如果死亡无法幸免,有没有可能换个方式“活”在这个世界?
不同的时空里,心、肝、肾、肺,器官从原先的躯壳进入新的身体,呼吸张弛之间,牵动无数的人间悲喜,一个个鲜活的生命,因爱的接力而延续,再一次开出绚烂的花火。2021全国人体器官捐献缅怀纪念暨宣传普及活动,主题就叫“生命的乐章”。
2021全国人体器官捐献缅怀纪念暨宣传普及活动,3月31日在宁举行。 本报记者 乐涛 摄
截至目前,全国器官捐献志愿登记人数已超过315万人,挽救近10万个器官衰竭患者的生命。在江苏,器官捐献志愿登记人数超16万,已成功捐献1110例。
5岁小女孩,成功拯救3条生命
南京西天寺“南京志愿捐献遗体者纪念林”的石碑上,刻着一个5岁小女孩的名字——黄继弘。2017年10月1日,黄继弘因疾病去世,但她无偿捐献的肝脏、肾脏,让另外3条生命获得了“重生”。

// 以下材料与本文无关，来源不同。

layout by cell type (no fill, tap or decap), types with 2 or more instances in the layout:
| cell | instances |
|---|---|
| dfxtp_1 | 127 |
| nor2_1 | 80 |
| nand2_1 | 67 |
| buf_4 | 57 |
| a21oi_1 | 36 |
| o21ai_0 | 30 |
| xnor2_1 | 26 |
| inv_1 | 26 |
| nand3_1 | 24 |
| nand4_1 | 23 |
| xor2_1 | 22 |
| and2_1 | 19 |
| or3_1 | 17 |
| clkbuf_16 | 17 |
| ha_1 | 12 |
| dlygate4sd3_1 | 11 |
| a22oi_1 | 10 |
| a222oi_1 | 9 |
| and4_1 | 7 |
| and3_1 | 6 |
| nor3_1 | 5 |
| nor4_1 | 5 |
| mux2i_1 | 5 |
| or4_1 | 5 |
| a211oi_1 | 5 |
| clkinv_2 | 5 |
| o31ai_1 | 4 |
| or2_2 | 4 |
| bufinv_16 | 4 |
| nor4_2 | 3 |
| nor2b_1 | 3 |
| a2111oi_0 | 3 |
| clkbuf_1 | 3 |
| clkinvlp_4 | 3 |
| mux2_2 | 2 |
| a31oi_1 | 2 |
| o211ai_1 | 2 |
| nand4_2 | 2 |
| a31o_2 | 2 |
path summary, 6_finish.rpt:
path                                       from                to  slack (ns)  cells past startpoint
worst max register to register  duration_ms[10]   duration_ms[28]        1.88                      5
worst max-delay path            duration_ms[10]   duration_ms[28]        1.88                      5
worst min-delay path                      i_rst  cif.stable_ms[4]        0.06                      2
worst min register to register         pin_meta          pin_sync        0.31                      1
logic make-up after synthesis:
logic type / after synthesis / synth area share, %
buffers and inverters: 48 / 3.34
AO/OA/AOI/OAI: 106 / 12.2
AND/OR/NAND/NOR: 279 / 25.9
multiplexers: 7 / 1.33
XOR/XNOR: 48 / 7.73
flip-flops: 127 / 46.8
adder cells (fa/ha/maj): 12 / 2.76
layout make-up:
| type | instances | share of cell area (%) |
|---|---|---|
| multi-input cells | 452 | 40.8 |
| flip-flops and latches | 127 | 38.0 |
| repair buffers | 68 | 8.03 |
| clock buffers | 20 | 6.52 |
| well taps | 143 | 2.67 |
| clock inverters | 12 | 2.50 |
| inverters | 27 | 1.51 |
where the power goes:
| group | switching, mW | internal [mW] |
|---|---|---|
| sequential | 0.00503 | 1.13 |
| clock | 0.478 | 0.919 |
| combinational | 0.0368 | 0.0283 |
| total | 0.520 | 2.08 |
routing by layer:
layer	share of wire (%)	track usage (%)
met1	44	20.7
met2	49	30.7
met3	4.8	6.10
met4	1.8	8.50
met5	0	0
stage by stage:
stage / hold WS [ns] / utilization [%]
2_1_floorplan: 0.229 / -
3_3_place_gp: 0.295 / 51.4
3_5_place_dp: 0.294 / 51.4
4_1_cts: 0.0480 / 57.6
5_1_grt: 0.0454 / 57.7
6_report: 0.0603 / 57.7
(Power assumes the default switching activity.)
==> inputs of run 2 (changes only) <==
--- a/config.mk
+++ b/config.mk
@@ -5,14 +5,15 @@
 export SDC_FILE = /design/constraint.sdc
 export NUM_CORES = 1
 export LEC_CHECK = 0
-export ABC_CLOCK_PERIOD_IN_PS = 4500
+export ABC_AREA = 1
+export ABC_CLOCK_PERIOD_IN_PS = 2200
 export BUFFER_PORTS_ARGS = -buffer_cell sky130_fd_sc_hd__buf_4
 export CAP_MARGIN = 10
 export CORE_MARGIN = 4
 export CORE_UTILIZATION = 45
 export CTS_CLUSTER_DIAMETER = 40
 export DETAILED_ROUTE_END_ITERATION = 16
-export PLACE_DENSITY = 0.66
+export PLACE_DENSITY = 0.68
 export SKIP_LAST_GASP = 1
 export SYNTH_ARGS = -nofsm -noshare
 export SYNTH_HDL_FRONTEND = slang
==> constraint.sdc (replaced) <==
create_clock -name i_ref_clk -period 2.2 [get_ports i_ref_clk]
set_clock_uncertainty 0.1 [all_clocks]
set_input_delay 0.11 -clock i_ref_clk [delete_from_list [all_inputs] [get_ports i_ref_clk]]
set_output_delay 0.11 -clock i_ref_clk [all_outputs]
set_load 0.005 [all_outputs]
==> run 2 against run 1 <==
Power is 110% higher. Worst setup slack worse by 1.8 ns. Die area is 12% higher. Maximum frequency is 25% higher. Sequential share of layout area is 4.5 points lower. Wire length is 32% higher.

“红十字会发消息跟我说,我女儿的器官,成功拯救了一名9岁的男孩、一名13岁的女孩,还有一位48岁的阿姨。”黄继弘的父亲黄涛说,女儿离世那天,他经历了这辈子都没有过的巨大悲痛。而3条生命“重生”的消息,让他感到“悲痛中好像照进来一束光,女儿跟这个世界的联系还在,她的器官还在跳动着,她还活着——只是换了个‘地方’。”
除了生病那5个月外,小继弘被幸福和甜蜜包围着长大。提起女儿的性格、爱好,爸爸难得露出了笑颜,“从小就是个漂亮姑娘,特别地活泼、讨喜,喜欢唱歌,亲戚邻居没有不夸她的。”2017年5月,一场突如其来的疾患,彻底打破了这个小家庭的欢乐。父母发现,小继弘的左腿和左手逐渐不听使唤,即便是很小的动作,都非常吃力。

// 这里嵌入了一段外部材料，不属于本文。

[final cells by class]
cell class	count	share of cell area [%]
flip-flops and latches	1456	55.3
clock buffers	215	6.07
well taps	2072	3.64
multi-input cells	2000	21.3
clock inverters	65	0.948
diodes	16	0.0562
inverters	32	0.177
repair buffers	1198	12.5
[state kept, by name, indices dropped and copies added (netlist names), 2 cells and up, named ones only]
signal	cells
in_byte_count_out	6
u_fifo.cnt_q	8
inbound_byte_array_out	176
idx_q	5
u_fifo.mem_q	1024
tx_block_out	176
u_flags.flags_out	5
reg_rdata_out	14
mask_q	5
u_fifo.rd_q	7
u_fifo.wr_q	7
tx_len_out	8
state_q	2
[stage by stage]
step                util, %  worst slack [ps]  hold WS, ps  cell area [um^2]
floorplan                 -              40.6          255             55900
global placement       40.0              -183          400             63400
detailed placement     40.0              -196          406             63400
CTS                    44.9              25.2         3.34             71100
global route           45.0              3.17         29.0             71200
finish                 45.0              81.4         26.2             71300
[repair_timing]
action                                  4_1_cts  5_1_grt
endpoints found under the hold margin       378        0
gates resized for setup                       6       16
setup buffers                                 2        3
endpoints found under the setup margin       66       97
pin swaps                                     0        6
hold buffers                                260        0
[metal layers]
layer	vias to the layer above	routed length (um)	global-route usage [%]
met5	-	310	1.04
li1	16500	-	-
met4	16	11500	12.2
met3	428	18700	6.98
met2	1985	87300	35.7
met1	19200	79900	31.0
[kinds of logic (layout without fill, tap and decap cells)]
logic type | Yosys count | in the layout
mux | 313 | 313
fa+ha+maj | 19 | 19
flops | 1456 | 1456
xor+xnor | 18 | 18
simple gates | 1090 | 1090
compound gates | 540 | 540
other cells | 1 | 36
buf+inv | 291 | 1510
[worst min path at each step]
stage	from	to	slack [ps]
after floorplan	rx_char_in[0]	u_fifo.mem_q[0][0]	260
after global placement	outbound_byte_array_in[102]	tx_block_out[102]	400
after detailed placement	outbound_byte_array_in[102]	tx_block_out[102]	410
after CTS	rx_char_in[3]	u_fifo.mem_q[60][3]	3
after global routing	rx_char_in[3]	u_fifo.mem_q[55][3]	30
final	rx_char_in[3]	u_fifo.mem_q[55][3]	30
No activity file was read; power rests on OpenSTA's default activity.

夫妻俩带着女儿跑遍了江苏每一个大医院,还去了国内神经内科最顶尖的北京天坛医院,但医生们的诊断完全一致:儿童脑干质瘤,几乎没有治愈的可能性。诊断结果如同晴天霹雳,好好陪女儿走完最后的路,是往后几个月里黄涛唯一能做的事。他辞去了工作,和妻子一同守着女儿,不想错过和她相处的每一刻。
“女儿在电视里看过大海,非常喜欢,但家里条件一般,以前只带她去过微山湖,骗她说这就是大海。”黄涛哽咽地回忆,最后那段时间里,他特地带女儿去了青岛,女儿当时虽然疼得不行,但一看见大海、沙滩、贝壳,依旧开心地笑,还大声问,“爸爸,这是真的大海吧?”
告别的日子一步步逼近,还能为女儿做点什么?黄涛想起以前献血时,工作人员跟他说起过“人体器官捐献”。女儿稚嫩的生命,可以用这样的方式延续下去么?在岳父来看望孩子时,他提出了这个想法。黄涛清楚地记得,当时老人没拒绝,也没点头,只是不停地流泪。后来,老人和黄涛去了沛县红十字会,了解了器官捐献的全部流程。老人说:“我们就想确定一件事——捐献是无偿的。希望娃的器官真正帮助到垂死的人,我们不要名不要利,只想为孩子短短的一生争取些意义。”
4年过去了,女儿的印记依然如影随形。黄涛每年都去无偿献血,每次都献“全血”。
不知道名字的“他”,给了我“第二个生日”
“我怕我写得不好,你们再帮我看看。”杨峰把纸条凑到眼前看了又看,才小心翼翼地递了过来。
这张皱巴巴的小纸片,看得出来被攥在手心有一段时间了。纸上写着一句话:“谢谢主治医生和他的团队,谢谢不知道名字的‘他’,是你们给了我第二次生命,我一定好好珍惜。”
在2021全国人体器官捐献缅怀纪念暨宣传普及活动现场,表演者以讲述、舞蹈、朗诵、歌曲相融合的形式,演绎捐献者无私大爱。本报记者 乐涛 摄
52岁的杨峰是泰州张甸镇的一名档案员。5年前,他偶然发现小腿肚上莫名长了很多黑斑。起先没当回事,以为只是皮肤病,直到医生告诉他“你这病很重,我们这治不了”,他才慌了。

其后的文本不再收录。